18 September 2007

UK: British Library contest winners

Those who love old books, documents and history will enjoy this announcement. Imagine if such a project were centered on Judaica items of interest to genealogists now kept in Jewish museums and libraries. While indexes and translations of historic documents are extremely useful, viewing originals adds another dimension and provides insight.

Winners and semi-finalists in a British Library-sponsored national competition to make public library treasures available via the web were announced earlier this month.

The Hidden Treasures competition ran from May 2006 through June 2007; librarians sent in some 82 entries deemed valuable for digitization and online access.

"Turning the Pages is a wonderful development technically, but its real value is in the way it makes often hidden treasures widely accessible,” said Tony Durcan, President of the Society of Chief Librarians. “I am delighted with the results and I hope that this is the start of many Turning the Pages 2.0 facilities across the United Kingdom.”

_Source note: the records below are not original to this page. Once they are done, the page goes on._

$ cat src/hdl/pbpr_pkg.sv
`timescale 1ns / 1ps

package pbpr_pkg;

    // Bar classification codes
    localparam logic [1:0] KIND_NEUTRAL = 2'd0;
    localparam logic [1:0] KIND_OUTSIDE = 2'd1;
    localparam logic [1:0] KIND_INSIDE  = 2'd2;

    // Configuration register indexes
    localparam int NUM_REGS = 8;
    localparam int REG_IDX_W = 3;
    localparam int REG_W = 16;

    localparam logic [REG_IDX_W-1:0] REG_OUTSIDE_RANGE_LOW   = 3'd0;
    localparam logic [REG_IDX_W-1:0] REG_OUTSIDE_RANGE_HIGH  = 3'd1;
    localparam logic [REG_IDX_W-1:0] REG_OUTSIDE_VOLUME_LOW  = 3'd2;
    localparam logic [REG_IDX_W-1:0] REG_OUTSIDE_VOLUME_HIGH = 3'd3;
    localparam logic [REG_IDX_W-1:0] REG_INSIDE_RANGE_LOOSE  = 3'd4;
    localparam logic [REG_IDX_W-1:0] REG_INSIDE_RANGE_TIGHT  = 3'd5;
    localparam logic [REG_IDX_W-1:0] REG_INSIDE_VOLUME_LOOSE = 3'd6;
    localparam logic [REG_IDX_W-1:0] REG_INSIDE_VOLUME_TIGHT = 3'd7;

    typedef logic [NUM_REGS-1:0][REG_W-1:0] cfg_regs_t;

    localparam cfg_regs_t CFG_RESET = {
        16'd20, 16'd50, 16'd10, 16'd25, 16'd300, 16'd150, 16'd900, 16'd500
    };

    // Ratios are in percent
    localparam int RATIO_SCALE = 100;

    // Rank fields
    localparam int HALF_W = 4;
    localparam int LEVEL_W = 3;
    localparam logic [LEVEL_W-1:0] LEVEL_MAX = 3'd5;
    localparam logic [HALF_W-1:0] BASE_HALF = 4'd2;

    // Pipeline load enables
    typedef struct packed {
        logic s1_load;
        logic s2_load;
        logic out_load;
    } pipe_ctrl_t;

endpackage

$ cat src/hdl/pbpr_classify.sv
`timescale 1ns / 1ps

module pbpr_classify #(
    parameter int HISTORY_DEPTH = 4,
    parameter int PRICE_BITS = 32,
    parameter int VOLUME_BITS = 32
) (
    input  logic                   clk,
    input  logic                   rst_n,
    input  pbpr_pkg::pipe_ctrl_t   ctrl,
    input  logic [PRICE_BITS-1:0]  bar_high,
    input  logic [PRICE_BITS-1:0]  bar_low,
    input  logic [VOLUME_BITS-1:0] bar_volume,
    input  logic                   series_start,
    output logic [1:0]             kind_reg,
    output logic [pbpr_pkg::HALF_W-1:0] base_half_reg,
    output logic [PRICE_BITS-1:0]  range_reg,
    output logic [PRICE_BITS-1:0]  prev_range_reg,
    output logic [VOLUME_BITS-1:0] volume_reg,
    output logic [VOLUME_BITS-1:0] prev_volume_reg
);
    import pbpr_pkg::*;

    localparam int SEEN_W = $clog2(HISTORY_DEPTH + 1);

    logic [PRICE_BITS-1:0]  high_hist_reg [HISTORY_DEPTH];
    logic [PRICE_BITS-1:0]  low_hist_reg [HISTORY_DEPTH];
    logic [VOLUME_BITS-1:0] last_volume_reg;
    logic [SEEN_W-1:0]      seen_reg;
    logic [SEEN_W-1:0]      seen_next;

    logic [SEEN_W-1:0]      seen_eff;
    logic                   is_outside;
    logic                   is_inside;
    logic [HISTORY_DEPTH-1:0] engulf;
    logic [HALF_W-1:0]      chain;
    logic                   chain_open;
    logic [1:0]             kind_next;
    logic [HALF_W-1:0]      base_half_next;
    logic [PRICE_BITS-1:0]  range_next;
    logic [PRICE_BITS-1:0]  prev_range_next;

    // A series start hides all held bars
    assign seen_eff = series_start ? '0 : seen_reg;

    // Engulf test against each held bar
    always_comb
    begin
        for (int k = 0; k < HISTORY_DEPTH; k++)
        begin
            engulf[k] = (bar_high > high_hist_reg[k]) && (bar_low < low_hist_reg[k]);
        end
    end

    // Count the unbroken engulfing chain behind the previous bar
    always_comb
    begin
        chain = '0;
        chain_open = 1'b1;
        for (int k = 1; k < HISTORY_DEPTH; k++)
        begin
            if (chain_open && (SEEN_W'(k) < seen_eff) && engulf[k])
            begin
                chain = chain + 1'b1;
            end
            else
            begin
                chain_open = 1'b0;
            end
        end
    end

    // Classify against the previous bar
    assign is_outside = (seen_eff != '0) && engulf[0];
    assign is_inside  = (seen_eff != '0) && (bar_high < high_hist_reg[0])
                        && (bar_low > low_hist_reg[0]) && (bar_volume != '0)
                        && (last_volume_reg != '0);

    always_comb
    begin
        if (is_outside)
        begin
            kind_next = KIND_OUTSIDE;
            base_half_next = BASE_HALF + chain;
        end
        else if (is_inside)
        begin
            kind_next = KIND_INSIDE;
            base_half_next = BASE_HALF;
        end
        else
        begin
            kind_next = KIND_NEUTRAL;
            base_half_next = '0;
        end
    end

    // Ranges saturate to zero for inverted bars
    assign range_next = (bar_high > bar_low) ? (bar_high - bar_low) : '0;
    assign prev_range_next = (high_hist_reg[0] > low_hist_reg[0])
                             ? (high_hist_reg[0] - low_hist_reg[0]) : '0;

    // Advance the bar count, saturating at the history depth
    always_comb
    begin
        if (series_start)
        begin
            seen_next = SEEN_W'(1);
        end
        else if (seen_reg < SEEN_W'(HISTORY_DEPTH))
        begin
            seen_next = seen_reg + 1'b1;
        end
        else
        begin
            seen_next = seen_reg;
        end
    end

    always_ff @(posedge clk or negedge rst_n)
    begin
        if (!rst_n)
        begin
            seen_reg <= '0;
        end
        else if (ctrl.s1_load)
        begin
            seen_reg <= seen_next;
        end
    end

    // Shift history and capture the stage register on each accepted transaction
    always_ff @(posedge clk)
    begin
        if (ctrl.s1_load)
        begin
            for (int k = HISTORY_DEPTH - 1; k > 0; k--)
            begin
                high_hist_reg[k] <= high_hist_reg[k-1];
                low_hist_reg[k] <= low_hist_reg[k-1];
            end
            high_hist_reg[0] <= bar_high;
            low_hist_reg[0] <= bar_low;
            last_volume_reg <= bar_volume;

            kind_reg <= kind_next;
            base_half_reg <= base_half_next;
            range_reg <= range_next;
            prev_range_reg <= prev_range_next;
            volume_reg <= bar_volume;
            prev_volume_reg <= last_volume_reg;
        end
    end

endmodule

$ cat config.mk
export PLATFORM = sky130hd
export DESIGN_NAME = pbpr_classify
export DESIGN_NICKNAME = d
export VERILOG_FILES = /design/src/hdl/pbpr_pkg.sv /design/src/hdl/pbpr_classify.sv
export SDC_FILE = /design/constraint.sdc
export NUM_CORES = 1
export LEC_CHECK = 0
export BUFFER_PORTS_ARGS = -buffer_cell sky130_fd_sc_hd__buf_4
export CORE_UTILIZATION = 60
export CTS_CLUSTER_DIAMETER = 200
export DETAILED_ROUTE_END_ITERATION = 10
export HOLD_SLACK_MARGIN = 0.06
export PLACE_DENSITY = 0.82
export SYNTH_ARGS = -nofsm -noshare
export SYNTH_HDL_FRONTEND = slang
export SYNTH_SLANG_ARGS = --single-unit
$ cat constraint.sdc
create_clock -name clk -period 5.7 [get_ports clk]
set_input_delay 1.425 -clock clk [delete_from_list [all_inputs] [get_ports clk]]
set_output_delay 1.425 -clock clk [all_outputs]
set_load 0.02 [all_outputs]
==> summary.md, run 1 <==
| Metric | Value |
|---|---|
| Status | `completed` |
| Register area share after synthesis | `52.3%` |
| RSZ-0062 raised after global routing | `false` |
| Syn_nets | `2370` |
| Die height | `196 um` |
| Max FO, Critical Path | `3` |
| Synth top cells by count | `edfxtp_1 (390), ha_1 (321), inv_1 (305)` |
| Worst slew margin | `30.2%` |
| Wire length of the first global-routing pass | `89700 um` |
| Setup WS pre-CTS | `-0.169 ns` |
| CTS Buffer Depth | `3` |
| PwrDens | `300 mW/mm^2` |
| DR vias | `16631` |
| Total grt overflow | `0` |
| WL/cell | `21.8 um` |
| Initial core utilization | `61.2%` |
| Post-synth top area share | `52.0%` |
| Share of cells above drive strength 1 | `15.7%` |
| Post-route ant nets | `0` |
| CTS tree | `yes` |
| TritonRoute pass-1 iters | `6` |
| Setup violations, final | `0` |
| Max-slew violations | `0` |
| Largest stage delay on the critical path | `0.39 ns` |
| Worst-path cell chain | `buf_4 > ha_1 > a21o_1 > a21o_1 > a21oi_1 > o21ai_0 > a221oi_1 > buf_4 > o21ai_0 > a211oi_1 > nor4b_1 > ha_1 > nand4bb_1 > a21oi_1 > o221ai_1 > a221o_1 > a311oi_1 > buf_4 > fa_1 > and2_1` |
| Yosys warnings | `0` |
| CP Data Arrival Time | `5.63 ns` |
| CP required | `6.01 ns` |
| Buffers added on ports | `233` |
| Slowest-stage cell, CP | `nor4b_1` |
| Crit. End Element | `flip-flop` |
| Reg clk slew, reported paths | `0.06 ns` |
| Nature of the critical path startpoint | `input pin` |
| Antenna violations before repair | `3` |
| Die area | `0.0383 mm^2` |
| Final worst slack | `0.383 ns` |
| Max-cap violations | `0` |
| GRT Resource Usage Total | `31.0%` |
| Die Span X | `196 um` |
| Routed wire length | `59700 um` |
| Mean Syn Cell Area | `11.6 um^2` |
| Cts hold-fix bufs | `0` |
| Core ar. | `0.0368 mm^2` |
| DR vias/cell | `6.08` |
| Post CTS Setup Buffer Count | `0` |
| Class of the worst hold path | `flip-flop to flip-flop` |
| Clk_lat worst skew | `0.56 ns` |
| Slew @ Worst Pin | `1.04 ns` |
| DRC violations left | `0` |
| DP Cell Count | `2664` |
| Pwr Total | `7.93 mW` |
| FP Rows | `70` |
| TritonCTS Sinks | `393` |
| H-tree lvl count | `2` |
| Crit path top cell by count | `buf_4` |
| Async SR Flop Fraction | `0.763%` |
| Maximum clock rate | `0.188 GHz` |
| Mapped cell area | `0.0225 mm^2` |
| Nets | `2664` |
| # resized after CTS | `0` |
| Root Buffer | `clkbuf_16` |
| Fin crit share | `93.3%` |
| Fin crit period | `5.32 ns` |
| CP Buf/Inv Count | `3` |
| CTS Buf Count | `40` |
| Final Wtd Congestion | `0.945` |
| Cells after Synth | `1944` |
| IO Pins | `236` |
| Area delta synth->final | `17.2%` |
| EDFF count, synth | `390` |
| Critical path type | `input pin to flip-flop` |
| DP HPWL | `46300 um` |
| First DRT Iteration DRCs | `1534` |
| Top FF cell, synth | `edfxtp_1` |
| Post-route insts no fill | `2736` |
| #FFs+latches synth | `393` |
| Leak | `12.1 nW` |
| Area contributors post-synth | `edfxtp_1 (52%), ha_1 (18%), inv_1 (5.1%)` |
| Dominant cell type by area after synthesis | `edfxtp_1` |
| Final Hold Fails | `0` |
| Fillers | `2563` |
| Number of library cell types mapped by synthesis | `71` |
| Max IR drop VDD | `0.000250 V` |
| Most frequent cell after synthesis | `edfxtp_1` |
| Crit path max-delay family | `compound AO/OA/AOI/OAI gates` |
| Largest net degree at the start of global routing | `129` |
| Worst Skew | `0.0162 ns` |
| Vias in the first global route | `16491` |
==> worst reg2reg max path, stage by stage (launching register included) <==
cell       delay [ns]
edfxtp_1         0.37
inv_1            0.07
ha_1             0.23
a21o_1           0.19
a21o_1           0.17
a21oi_1          0.13
o21ai_0          0.16
a221oi_1         0.31
buf_4            0.20
o21ai_0          0.09
a211oi_1         0.30
nor4b_1          0.39
ha_1             0.25
nand4bb_1        0.13
a21oi_1          0.14
o221ai_1         0.12
a221o_1          0.28
a311oi_1         0.25
buf_4            0.17
fa_1             0.39
and2_1           0.14
==> cell usage in the layout (no fill, tap or decap), types with 5 or more instances in the layout <==
cell / instances
and4_1: 9
o211ai_1: 14
xnor2_1: 21
o21ai_0: 81
and2_1: 7
o21a_1: 17
edfxtp_1: 390
a21oi_1: 132
nor2b_1: 23
a2111oi_0: 5
nor4_1: 32
or2_2: 6
nand4_1: 54
clkbuf_1: 12
nor3_2: 5
o31a_1: 6
clkbuf_16: 42
inv_1: 305
o22ai_1: 6
o21bai_1: 10
nor3_1: 27
ha_1: 321
and3_1: 10
o31ai_1: 7
a211oi_1: 20
xor2_1: 19
a31oi_1: 8
nand2_1: 71
buf_4: 267
nor2_1: 112
a21o_1: 92
nand3_1: 28
nand2b_1: 13
==> per-stage QoR <==
step / util (%) / TNS (ns) / hold WS [ns] / cell area, um^2
floorplan: - / 0 / 0.426 / 22500
global placement: 68.2 / -0.160 / 0.429 / 25100
detailed placement: 68.2 / -0.256 / 0.432 / 25100
CTS: 71.7 / 0 / 0.446 / 26400
global route: 71.7 / 0 / 0.451 / 26400
finish: 71.7 / 0 / 0.445 / 26400
==> per-layer routing <==
metal | vias up | global-route usage [%] | routed length [um]
li1 | 7763 | - | -
met1 | 8006 | 38.5 | 22900
met2 | 701 | 52.4 | 29300
met3 | 155 | 6.40 | 4950
met4 | 6 | 13.5 | 2520
met5 | - | 0 | 34
==> power breakdown <==
| part | total, mW | internal (mW) | switching (mW) | leakage [nW] |
|---|---|---|---|---|
| Combinational | 1.70 | 0.668 | 1.03 | 7.60 |
| Sequential | 3.60 | 3.47 | 0.129 | 3.87 |
| Clock | 2.63 | 1.53 | 1.10 | 0.625 |
==> layout make-up <==
| type | count | area (um^2) | share of cell area (%) |
|---|---|---|---|
| repair buffers | 271 | 2080 | 7.88 |
| clock buffers | 57 | 1140 | 4.31 |
| clock inverters | 14 | 156 | 0.593 |
| inverters | 306 | 1150 | 4.35 |
| multi-input cells | 1226 | 9500 | 36.0 |
| diodes | 1 | 2.50 | 0.00948 |
| flip-flops and latches | 393 | 11800 | 44.7 |
| well taps | 468 | 586 | 2.22 |
==> kinds of logic after synthesis <==
family,Yosys count,synth area share [%]
xor+xnor,40,1.56
compound gates,443,12.8
fa+ha+maj,324,18.1
simple gates,415,9.55
buf+inv,325,5.49
flops,393,52.3
mux,4,0.200
==> final timing paths <==
kind | from | to | slack, ns | cells after the start
setup / recovery | bar_low[17] | base_half_reg[0] | 0.38 | 20
hold / removal | low_hist_reg[1][14] | low_hist_reg[2][14] | 0.45 | 0
setup reg to reg | low_hist_reg[1][17] | base_half_reg[0] | 1.00 | 20
hold reg to reg | low_hist_reg[1][14] | low_hist_reg[2][14] | 0.45 | 0
max in group asynchronous | rst_n | seen_reg[1] | 4.95 | 1
min in group asynchronous | rst_n | seen_reg[0] | 0.65 | 1
No activity file was read; power rests on OpenSTA's default activity.
==> run 2, diff against run 1 <==
--- a/config.mk
+++ b/config.mk
@@ -13,2 +13,3 @@
 export PLACE_DENSITY = 0.82
+export RECOVER_POWER = 100
 export SYNTH_ARGS = -nofsm -noshare
==> constraint.sdc (replaced) <==
create_clock -name clk -period 5.7 [get_ports clk]
set_input_delay 0.855 -clock clk [delete_from_list [all_inputs] [get_ports clk]]
set_output_delay 0.855 -clock clk [all_outputs]
set_load 0.02 [all_outputs]
==> run 2 against run 1 <==
  * Wire length up 0.80%
  * Clock-buffer cell count down 10
  * Non-clock buffer count down 27
  * Die area unchanged
  * Setup slack better by 0.23 ns
  * Design area down 3.7%
  * Clock power up 8.0%
  * Sequential share of layout area up 1.7 points
  * The run now ends with capacitance limit, slew limit left
==> summary.md, run 2 (same netlist as run 1, synthesis figures left out) <==
| Metric | Value |
|---|---|
| Status | `finished with violations` |
| Failing checks | `capacitance limit, slew limit` |
| DR vias/cell | `6.13 (+0.84%)` |
| DR vias | `16624 (-0.042%)` |
| Cts hold-fix bufs | `1 (+1)` |
| Worst-path cell chain | `clkbuf_1 > ha_1 > a21o_1 > a21oi_1 > o21ai_0 > a2111oi_0 > o21a_1 > a211oi_1 > nor4b_1 > ha_1 > nand4bb_1 > a21oi_1 > o221ai_1 > a221o_1 > a311oi_1 > fa_1 > and2_0` |
| Int Pwr | `5.70 mW (+0.63%)` |
| Die Span X | `196 um (unchanged)` |
| Initial core utilization | `61.2% (unchanged)` |
| CTS Buf Count | `42 (+5.0%)` |
| Crit path max-delay family | `compound AO/OA/AOI/OAI gates` |
| TritonCTS Sinks | `393 (unchanged)` |
| Part of the power in the clock network | `35.5% (+2.3 points)` |
| Nature of the critical path startpoint | `input pin` |
| Antenna violations before repair | `0 (-3)` |
| Routed wire length | `60100 um (+0.80%)` |
| Die height | `196 um (unchanged)` |
| Comb power frac | `19.6% (-1.9 points)` |
| RSZ-0062 raised after global routing | `false` |
| CP Buf/Inv Count | `1 (-2)` |
| Largest stage delay on the critical path | `0.57 ns (+0.18 ns)` |
| R2R setup slack | `0.85 ns (-0.15 ns)` |
| FP Rows | `70 (unchanged)` |
| Reg clk slew, reported paths | `0.06 ns (about the same)` |
| Nets | `2639 (-0.94%)` |
| DP HPWL | `46600 um (+0.71%)` |
| Post CTS Setup Buffer Count | `0 (unchanged)` |
| GRT Resource Usage Total | `31.6% (+0.61 points)` |
| H-tree lvl count | `2 (unchanged)` |
| First DRT Iteration DRCs | `1540 (+0.39%)` |
| Max IR drop VDD | `0.000254 V (+1.4%)` |
| Final Hold Fails | `0 (unchanged)` |
| Largest net degree at the start of global routing | `142 (+10%)` |
| Most frequent cells in the layout | `edfxtp_1 (390), ha_1 (321), inv_1 (305)` |
| Buffers added on ports | `233 (unchanged)` |
| Clk_lat worst skew | `0.58 ns (+0.02 ns)` |
| Max FO, Critical Path | `7 (+4)` |
| Critical path type | `input pin to flip-flop` |
| Core ar. | `0.0368 mm^2 (unchanged)` |
| Share of cells above drive strength 1 | `4.90% (-11 points)` |
| Final worst slack | `0.613 ns (+0.230 ns)` |
| DRC violations left | `0 (unchanged)` |
| Crit. End Element | `flip-flop` |
| Total negative slack | `0 ns (unchanged)` |
| Slowest-stage cell, CP | `a2111oi_0` |
| CP required | `6.04 ns (+0.03 ns)` |
| Setup WS pre-CTS | `0.198 ns (+0.367 ns)` |
| Post-route ant nets | `0 (unchanged)` |
| Setup violations, final | `0 (unchanged)` |
| Fin crit share | `89.2% (-4.0 points)` |
| CTS Buffer Depth | `3 (unchanged)` |
| Leak | `11.2 nW (-7.2%)` |
| Sw frac | `28.9% (+0.35 points)` |
| Die area | `0.0383 mm^2 (unchanged)` |
| Class of the worst hold path | `flip-flop to flip-flop` |
| Most common cell after layout, fill and taps aside | `edfxtp_1` |
| Area delta synth->final | `12.8%` |
| Vias in the first global route | `16467 (-0.15%)` |
| Final Wtd Congestion | `0.956 (+1.2%)` |
| Wire length of the first global-routing pass | `91100 um (+1.6%)` |
| Net Sw Power | `2.32 mW (+2.3%)` |
| CTS tree | `yes` |
| Worst Skew | `0.0250 ns (+0.00879 ns)` |
| Max-cap violations | `2 (+2)` |
| WL/cell | `22.2 um (+1.7%)` |
| Slew @ Worst Pin | `4.56 ns (+3.53 ns)` |
| Seq pwr share | `44.9% (-0.5 points)` |
| Worst slew margin | `-204% (-230 points)` |
| Maximum clock rate | `0.197 GHz (+4.5%)` |
| Ant diodes | `0 (-1)` |
| Root Buffer | `clkbuf_16` |
| Max-slew violations | `132 (+132)` |
| TritonRoute pass-1 iters | `6 (unchanged)` |
| IO Pins | `236 (unchanged)` |
| Total grt overflow | `0 (unchanged)` |
| Fin crit period | `5.09 ns (-0.230 ns)` |
| # resized after CTS | `0 (unchanged)` |
| Fillers | `2762 (+7.8%)` |
| CP Data Arrival Time | `5.42 ns (-0.21 ns)` |
| PwrDens | `315 mW/mm^2 (+5.0%)` |
-- run 2: routing by layer --
layer / global-route usage (%) / vias to the layer above / wire length (um)
li1: - / 7727 / -
met1: 40.5 / 8089 / 23600
met4: 12.1 / 0 / 2260
met3: 5.42 / 132 / 4690
met5: 0 / - / 0
met2: 53.6 / 676 / 29600
-- run 2: power groups by stage --
| stage | Clock, mW | Sequential, mW | Combinational (mW) |
|---|---|---|---|
| after CTS | 2.87 | 3.60 | 1.67 |
| after global routing | 2.97 | 3.62 | 1.73 |
| final | 2.84 | 3.60 | 1.57 |
| after detailed placement | 0 | 3.65 | 1.65 |
| after global placement | 0 | 3.64 | 1.59 |
| after floorplan | 0 | 3.73 | 0.887 |
-- run 2: layout make-up --
cell class	count	area [um^2]	area share [%]
clock inverter	28	343	1.35
timing repair buffer	244	1040	4.10
tap	468	586	2.30
sequential	393	11800	46.4
clock buffer	47	1070	4.21
inverter	306	1150	4.52
multi-input combinational	1226	9430	37.1
-- run 2: worst paths after layout --
check | endpoint | from | cells past startpoint
min in group asynchronous | seen_reg[1] | rst_n | 2
hold / removal | high_hist_reg[3][20] | high_hist_reg[2][20] | 0
setup / recovery | base_half_reg[0] | bar_low[1] | 17
max in group asynchronous | seen_reg[2] | rst_n | 2
hold reg to reg | high_hist_reg[3][20] | high_hist_reg[2][20] | 0
setup reg to reg | prev_range_reg[27] | high_hist_reg[0][0] | 12
-- run 2: stage by stage --
step / power (mW) / hold slack (ns) / instances / util (%) / cell area (um^2)
6_report: 8.02 / 0.441 / 2712 / 69.1 / 25400
5_1_grt: 8.32 / 0.448 / 2712 / 69.1 / 25400
4_1_cts: 8.14 / 0.433 / 2712 / 71.4 / 26300
3_5_place_dp: 5.30 / 0.432 / 2636 / 67.6 / 24900
3_3_place_gp: 5.23 / 0.427 / 2636 / 67.6 / 24900
2_1_floorplan: 4.62 / 0.426 / 1944 / - / 22500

The winning libraries will each have 30 pages of their nominated item digitised, converted into Turning the Pages 2.0 format and shared with a global audience for three years via the British Library website.

The competition is designed to signify the direction of library services in the digital age. According to Elaine Fulton, Director of the Scottish Library and Information Council, “The ability to provide digital access to unique material held in our public libraries is a critical part of supporting cultural heritage, history and diversity.”

The winners are:

· Dorset Federation of Women’s Institutes War Record Book 1939-1945 (Dorset Library Service in partnership with Dorset History Centre and Dorset School Library Service) (England) – a unique volume which provides a compelling snapshot of life on the Home Front.

· The Textus Roffensis (Medway Libraries, Kent) (England) – an iconic work, compiled 1123-24, containing the first recorded English laws and the coronation oath of Henry I, which influenced the barons who drafted Magna Carta.

· The Arbuthnott Manuscripts (Renfrewshire Council) (Scotland) – a spectacular illuminated missal, containing a blood-curdling rite of excommunication, which was one of the few Scottish items of its kind to survive the Reformation.

· Sir George Leonard Staunton’s Account of an Embassy from the King of Great Britain to the Emperor of China, 1797 (Belfast Central Library) (Northern Ireland) – volumes containing finely detailed mezzotint plates, which describe and illustrate the visit of the first British envoy to China.

· The Diaries of William Searell of Beddgelert, Caernarfonshire, 1844-46 (Conwy County Borough Council: Libraries, Information and Culture Service) (Wales) – begun when the author was 14 and providing vivid and unique insights into mid-19th century Welsh rural life.

Semi-finalists included the Foundling Hospital Billet Book, circa 1760 (City of London Libraries) – admissions book recording the details of abandoned babies.